Here is his Wiesenfeld's rationale for his actions, which he offered in a telephone call with the Atlantic's Jeff Goldberg:
"My mother would call Tony Kushner a kapo," he said in a telephone conversation earlier this morning. "Kapos" were Jews who worked for the Germans in concentration camps.
Pretty amazing, likening criticizing Israel to working with the Nazis to kill Jews. But Wiesenfeld (active in AIPAC, trustee of the Washington Institute of Near East Policy, and an admirer Muslim baiter Pam Geller) has some strong views. In today's New York Times, he told Jim Dwyer that he did not consider Palestinians to be human.
I tried to ask a question about the damage done by a short, one-sided discussion of vigorously debated aspects of Middle East politics, like the survival of Israel and the rights of the Palestinians, and which side was more callous toward human life, and who was most protective of it.
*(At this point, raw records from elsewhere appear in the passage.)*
`src/rtl/btn_debounce.sv`:
```
// Pushbutton conditioner: two-flop synchroniser, debounce FSM, registered level/edge pulses.
// Optional auto-repeat of step_o while held is enabled by defining BTN_DEBOUNCE_AUTOREPEAT_EN.
module btn_debounce #(
  parameter int STABLE_CYCLES = 16,
  parameter int CNT_W         = 16,
  parameter int REPEAT_DELAY  = 64,
  parameter int REPEAT_PERIOD = 16
) (
  input  logic clk_i,
  input  logic rst_ni,
  input  logic btn_i,
  output logic level_o,
  output logic rise_o,
  output logic fall_o,
  output logic step_o
);

  typedef enum logic [1:0] {
    IDLE,
    PRESS_WAIT,
    HELD,
    RELEASE_WAIT
  } state_t;

  localparam logic [CNT_W-1:0] CNT_ONE  = CNT_W'(1);
  localparam logic [CNT_W-1:0] CNT_LAST = CNT_W'(STABLE_CYCLES - 1);
  localparam logic [CNT_W-1:0] CNT_MAX  = '1;

  if (STABLE_CYCLES < 2 || longint'(STABLE_CYCLES) > ((longint'(1) << CNT_W) - 1) ||
      REPEAT_DELAY < 1 || REPEAT_PERIOD < 1) begin : g_param_check
    $error("btn_debounce: illegal parameter combination");
  end

  state_t           state, state_next;
  logic             s1, s2;
  logic [CNT_W-1:0] cnt, cnt_next, cnt_inc;
  logic             level_next, rise_next, fall_next, step_next;

  // Only s2 is allowed to reach the FSM; s1 may go metastable.
  always_ff @(posedge clk_i or negedge rst_ni) begin
    if (!rst_ni) begin
      s1 <= 1'b0;
      s2 <= 1'b0;
    end else begin
      s1 <= btn_i;
      s2 <= s1;
    end
  end

  always_ff @(posedge clk_i or negedge rst_ni) begin
    if (!rst_ni) begin
      state <= IDLE;
      cnt   <= '0;
    end else begin
      state <= state_next;
      cnt   <= cnt_next;
    end
  end

  assign cnt_inc = (cnt == CNT_MAX) ? cnt : cnt + CNT_ONE;

  always_comb begin
    state_next = state;
    cnt_next   = cnt;
    level_next = level_o;
    rise_next  = 1'b0;
    fall_next  = 1'b0;
    unique case (state)
      IDLE: begin
        if (s2) begin
          state_next = PRESS_WAIT;
          cnt_next   = CNT_ONE;
        end
      end
      PRESS_WAIT: begin
        if (!s2) begin
          state_next = IDLE;
          cnt_next   = '0;
        end else if (cnt == CNT_LAST) begin
          state_next = HELD;
          cnt_next   = '0;
          level_next = 1'b1;
          rise_next  = 1'b1;
        end else begin
          cnt_next = cnt_inc;
        end
      end
      HELD: begin
        if (!s2) begin
          state_next = RELEASE_WAIT;
          cnt_next   = CNT_ONE;
        end
      end
      RELEASE_WAIT: begin
        if (s2) begin
          state_next = HELD;
          cnt_next   = '0;
        end else if (cnt == CNT_LAST) begin
          state_next = IDLE;
          cnt_next   = '0;
          level_next = 1'b0;
          fall_next  = 1'b1;
        end else begin
          cnt_next = cnt_inc;
        end
      end
      default: begin
        state_next = IDLE;
        cnt_next   = '0;
      end
    endcase
  end

`ifdef BTN_DEBOUNCE_AUTOREPEAT_EN
  localparam logic [CNT_W-1:0] RPT_LAST   = CNT_W'(REPEAT_DELAY - 1);
  localparam logic [CNT_W-1:0] RPT_RELOAD = CNT_W'(REPEAT_DELAY - REPEAT_PERIOD);

  logic [CNT_W-1:0] rcnt, rcnt_next;
  logic             repeat_hit;

  always_ff @(posedge clk_i or negedge rst_ni) begin
    if (!rst_ni) begin
      rcnt <= '0;
    end else begin
      rcnt <= rcnt_next;
    end
  end

  // rcnt runs only in HELD and is frozen across a release bounce so a bounce does not restart the delay.
  always_comb begin
    rcnt_next  = rcnt;
    repeat_hit = 1'b0;
    unique case (state)
      HELD: begin
        if (rcnt == RPT_LAST) begin
          repeat_hit = 1'b1;
          rcnt_next  = RPT_RELOAD;
        end else if (rcnt != CNT_MAX) begin
          rcnt_next = rcnt + CNT_ONE;
        end
      end
      RELEASE_WAIT: begin
        if (state_next == IDLE) begin
          rcnt_next = '0;
        end
      end
      default: rcnt_next = '0;
    endcase
  end

  assign step_next = rise_next | repeat_hit;
`else
  assign step_next = rise_next;
`endif

  always_ff @(posedge clk_i or negedge rst_ni) begin
    if (!rst_ni) begin
      level_o <= 1'b0;
      rise_o  <= 1'b0;
      fall_o  <= 1'b0;
      step_o  <= 1'b0;
    end else begin
      level_o <= level_next;
      rise_o  <= rise_next;
      fall_o  <= fall_next;
      step_o  <= step_next;
    end
  end

endmodule

```
`config.mk`:
```
export PLATFORM = sky130hd
export DESIGN_NAME = btn_debounce
export DESIGN_NICKNAME = d
export VERILOG_FILES = /design/src/rtl/btn_debounce.sv
export SDC_FILE = /design/constraint.sdc
export NUM_CORES = 1
export LEC_CHECK = 0
export ABC_AREA = 1
export CAP_MARGIN = 30
export CORE_UTILIZATION = 63
export CTS_CLUSTER_DIAMETER = 40
export CTS_CLUSTER_SIZE = 12
export DETAILED_ROUTE_END_ITERATION = 12
export PLACE_DENSITY_LB_ADDON = 0.25
export SYNTH_ARGS = -nofsm -noshare
export SYNTH_HDL_FRONTEND = slang
export SYNTH_SLANG_ARGS = --single-unit
```
`constraint.sdc`:
```
create_clock -name clk_i -period 3.3 [get_ports clk_i]
set_clock_uncertainty 0.2 [all_clocks]
set_input_delay 0.495 -clock clk_i [delete_from_list [all_inputs] [get_ports clk_i]]
set_output_delay 0.495 -clock clk_i [all_outputs]
set_load 0.005 [all_outputs]
```
# Word level (Yosys, flattened, before mapping)
# Cells that the tools add are included.
word_totals:
  regBits: 23
  input_bits: 3
  out_inout_bits: 4
classes:
  add_sub_neg: 1
  n_eq_ne: 13
  muxes: 24
  n_reduce_logical: 5
ops:
  columns: ["operator", "count"]
  rows:
  - ["two-way mux 16 bit", 6]
  - ["one-hot mux 16 bit (4 select lines)", 1]
  - ["adder 16 x 1 -> 16 bit (second input constant)", 1]
  - ["== test 16 bit (second input constant)", 1]
  - ["== test 16 x 4 -> 1 bit (second input constant)", 1]
  - ["two-way mux 2 bit", 6]
  - ["!= test 2 bit (second input constant)", 6]
  - ["two-way mux 1 bit", 9]
  - ["one-hot mux 2 bit (4 select lines)", 1]
  - ["!= test 3 bit (second input constant)", 2]
  - ["AND reduction 5 bit", 1]
  - ["== test 2 bit (second input constant)", 2]
  - ["AND reduction 4 bit", 1]
  - ["== test 2 x 1 -> 1 bit (second input constant)", 1]
  - ["logical NOT 2 bit", 1]
  - ["one-hot mux 1 bit (2 select lines)", 1]
  - ["AND reduction 2 bit", 1]
  - ["nonzero test 2 bit", 1]

# Logic depth before layout (Yosys ltp)
logic_depth:
  depth_word: 5
  ltp_mapped: 11
  depth_no_buf: 10

# Worst setup path before layout
# Ideal clock, no wire load.
synth_path:
  kind: "register to register"
  start: "register cnt[0]"
  end: "register cnt[8]"
  setup_ps: 118
  arrival_ps: 1394
  t_required_ps: 2982
  setup_slack_ps: 1589
  path_stages_with_launch: 12
  synth_period_minus_slack_ps: 1711
  cell_sequence: "dfrtp_1 ha_1 nand3_2 inv_1 nand2_2 nor2_2 nand2_2 buf_4 nand2_1 nand2_1 nand3_1 nand2_1"
synth_via:
  elab_chain_len: 5
  elab_cells_between_ends: 8
  classes_between: "1 x add/sub; 2 x eq/ne; 5 x mux"
synth_rtl:
  columns: ["element", "line", "text"]
  rows:
  - ["start: declaration", "36", "logic [CNT_W-1:0] cnt, cnt_next, cnt_inc;"]
  - ["start signal: assignment", "56", "cnt <= cnt_next;"]
  - ["adder 16 x 1 -> 16 bit / == test 16 bit (equally long branches)", "60", "assign cnt_inc = (cnt == CNT_MAX) ? cnt : cnt + CNT_ONE;"]
  - ["two-way mux 16 bit", "60", null]
  - ["two-way mux 16 bit (*)", "79, 98", null]
  - ["two-way mux 16 bit (on tied branches)", "95, 76", null]
  - ["one-hot mux 16 bit (4 select lines) (*)", "68", "unique case (state)"]
# Mark *: on every way between the ends. The rest lies on a longest branch, timed or not.
# A chain may end at the register's enable or synchronous reset.

# Worst setup path after layout
layout_path:
  start: "register cnt[0]"
  end: "register cnt[1]"
# Same word-level chain as after synthesis.

==> reports/qor.yml <==
status:
  status: "completed"
clock_tree:
  clk_latency_ns: 0.32
  cts_made_buffers: 3
  cts_buffer_depth: 2
  htreeDepth: 1
  clockRootBuffer: "clkbuf_4"
  cts_tree: "built"
  cts_post_setup_buffers_inserted: 0
  cts_num_sinks: 23
  cts_hold_buf: 0
  cts-resized-gates: 0
  path_clk_slew_ns: 0.13
worst_setup_path:
  startpoint_type: "register"
  cp.required_ns: 3.32
  cpMostUsedCell: "nand2_2"
  crit_path_end_kind: "register"
  crit_path_cell_trace: "ha_1, nand3_2, inv_1, nand2_2, nor2_2, nand2_2, or2_0, nand3_1, nand2_1"
  worst-r2r-setup-slack_ns: 1.30
  crit_end: "cnt[1]$_DFFE_PN0P_"
  cpMaxStageDelayCell: "dfrtp_1"
  criticalPathCategory: "reg2reg"
  max_stage_delay_ns: 0.48
  rr_startpoint: "cnt[0]$_DFFE_PN0P_"
  r2r-end: "cnt[1]$_DFFE_PN0P_"
  critPathLaunch: "cnt[0]$_DFFE_PN0P_"
  worst_ep_arrival_time_ns: 2.02
  path_max_fanout: 13
  rr_worst_depth: 9
power_and_ir_drop:
  clock_power_share: 0.287
  p_sw_frac: 0.250
  p_leak_uw: 0.000761
  intPower_uw: 345
  p_comb_frac: 0.074
  ir_drop_mv: 0.267
  power_density_mw_per_mm2: 294
  p_sw_uw: 115
  power_frac_seq: 0.639
placement:
  dpl.hpwl_um: 2420
  portBuffers: 6
  post-place-ws_ns: 1.34
  dp.cells: 242
  gp_congestion: 0.878
drt:
  drt_iter0_drc: 66
  dr.pass1.iters: 4
  drcViolationCount: 0
  ant_nets: 0
  wl_per_cell_um: 13.2
  wl_um: 3260
  num_vias: 1378
  via_per_inst: 5.60
global_route:
  grt_pass1_wl_um: 5600
  grt_max_degree: 24
  grt_util_all_layers: 0.295
  antenna_found_initial: 0
  grt-ovfl-total: 0
  grt_pass1_vias: 1357
synthesis:
  async_reset_ff_frac: 1.00
  yosysMostFrequentCell: "nand2_1"
  synth_flop_cell: "dfrtp_1"
  syn_area_mm2: 0.00146
  netlist_top_cells_area: "dfrtp_1 (39%), nand2_1 (16%), nand3_1 (11%)"
  yosysUniqueCellTypes: 24
  ys_seq_elements: 23
  ys_top_cells_by_count: "nand2_1 (64), nand3_1 (33), inv_1 (29)"
  syn_area_per_cell_um2: 6.94
  syn_inst: 210
  synth_edf_count: 0
  yosysSeqAreaShare: 0.395
  yosys.area.top_type: "dfrtp_1"
  synth_top_area_frac: 0.395
  syn-num-nets: 214
  synth_warnings: 0
sta:
  worst_slew_pin_slew_ns: 0.350
  min_period_ns: 2.00
  tns_ns: 0
  hold_viol_final: 0
  fin_ws_ns: 1.30
  period_share: 0.605
  setup_viol: 0
  fmax_mhz: 501
  rsz0062_at_grt: "false"
  final_max_slew_viol_count: 0
  relSlewSlack: 0.766
layout:
  syn_to_final_growth_pct: 7.30
  diodes: 0
  fin_cells: 246
  final_core_util: 0.714
  drive_gt1_frac: 0.0780
  num-nets-final: 223
job:
  max-cap-violations: 0
floorplan:
  io_pins: 7
  die_w_um: 50.1
  core.rowCount: 17
  core_mm2: 0.00219
  start_util: 0.665
  die-area_mm2: 0.00251
  die_h_um: 50.1
min_path:
  holdPathStages: 0
  hold_path_class: "reg2reg"
[layout by cell type, fill, tap and decap left out, drive strengths merged]
cell type / n
a21oi: 2
and2: 1
buf: 1
clkbuf: 4
clkdlybuf4s50: 6
dfrtp: 23
ha: 1
inv: 31
nand2: 66
nand3: 34
nand4: 8
nor2: 23
nor3: 2
o21ai: 10
o22ai: 1
o31ai: 1
or2: 1
xnor2: 2
xor2: 1
[worst max-delay path: cells and delay by family, from the launching register on]
kind / cells / cell delay [ns]
adders and majority gates: 1 / 0.28
buffers and inverters: 1 / 0.09
DFF: 1 / 0.48
and+or+nand+nor: 7 / 0.85
[area by class of cell]
type	count	area [µm²]
flip-flops and latches	23	576
inverters	31	116
multi-input cells	153	743
repair buffers	7	67.6
clock buffers	4	26.3
well taps	28	35.0
fillers	175	627
[how the worst min path moves through the flow]
stage	start	end	slack, ns
5_1_grt	s1$_DFF_PN0_	s2$_DFF_PN0_	0.17
4_1_cts	s1$_DFF_PN0_	s2$_DFF_PN0_	0.17
6_report	s1$_DFF_PN0_	s2$_DFF_PN0_	0.16
3_5_place_dp	s1$_DFF_PN0_	s2$_DFF_PN0_	0.14
3_3_place_gp	s1$_DFF_PN0_	s2$_DFF_PN0_	0.13
2_1_floorplan	rst_ni	async pin	-0.0006
[layer usage]
metal | vias up | global-route usage | wire length, µm
li1 | 683 | - | -
met1 | 636 | 0.379 | 1440
met2 | 48 | 0.484 | 1590
met3 | 11 | 0.0340 | 154
met4 | 0 | 0.148 | 69
met5 | - | 0 | 0
[cells by family (layout without fill, tap and decap cells)]
logic type	after synthesis	after routing	synth area share
adder cells (fa/ha/maj)	1	1	0.00858
AO/OA/AOI/OAI	14	14	0.0584
buffers and inverters	34	42	0.0953
AND/OR/NAND/NOR	135	135	0.425
flip-flops	23	23	0.395
XOR/XNOR	3	3	0.0180
[through the flow]
step                total power, µW  area (µm²)  hold WS (ns)
floorplan                       318        1460     -0.000591
global placement                332        1540         0.134
detailed placement              332        1540         0.138
CTS                             462        1560         0.166
global route                    474        1560         0.170
finish                          460        1560         0.163
[flip-flops by register name (all words and copies together), names as in the netlist, named ones only]
register and cells:
s1 1, level_o 1, state 1, fall_o 1, step_o 1, s2 1
cnt 16
[power by group through the flow]
stage,combinational (µW),sequential (µW),clock (µW)
after global routing,39.0,294,141
after CTS,34.2,293,134
after detailed placement,34.0,299,0
after global placement,33.6,298,0
after floorplan,21.1,297,0
final,34.0,294,132
Note: power is estimated with default switching activity, not from simulation.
But Mr. Wiesenfeld interrupted and said the question was offensive because "the comparison sets up a moral equivalence."
Equivalence between what and what?
"Between the Palestinians and Israelis," he said. "People who worship death for their children are not human."
Did he mean the Palestinians were not human? "They have developed a culture which is unprecedented in human history," he said.
As Andrew Sullivan points out here, Wiesenfeld is far from alone in holding those views. Or the view, in Sullivan's words, that "any criticism of Israel is extremist and a function of anti-Semitism if you are a goy and of self-hatred if you are Jewish." Wiesenfeld's unique stupidity comes not from holding these views but from exposing them to the light of day.
That is why former New York mayor, Ed Koch, far right on all matters relating to Israel, says of the revocation of the honorary degree that he "can't think of a dumber academic action...What does Kushner receiving an award have to do with criticism of the State of Israel? I am a well-known supporter of that nation. What if I were denied an honorary degree because of my strong support for that state? That would make as much sense as denying Mr. Kushner a degree." Koch wants Wiesenfeld fired from the CUNY board.
The difference between Wiesenfeld and Koch may simply be a matter of smarts. Wiesenfeld believes that using smash-mouth tactics to silence critics of Israel makes the Jewish state stronger. Koch seems to understand that blatantly silencing debate on Israel in America does the opposite. .
After all, if Wiesenfeld had not achieved his ban on Kushner, who would have known - other than the graduates and their families - that the great playwright was being honored by John Jay? Sure the college would have promoted their good fortune in landing him as a degree recipient but it would not exactly be big news. And no one would have noted his Middle East views. But now the story is big news. And the story is that the one issue on which free discussion is prohibited in academe is Israel.
That may not even be completely true. But making it appear to be is Wiesenfeld's big contribution to Israel. Israel needs to find itself some new friends.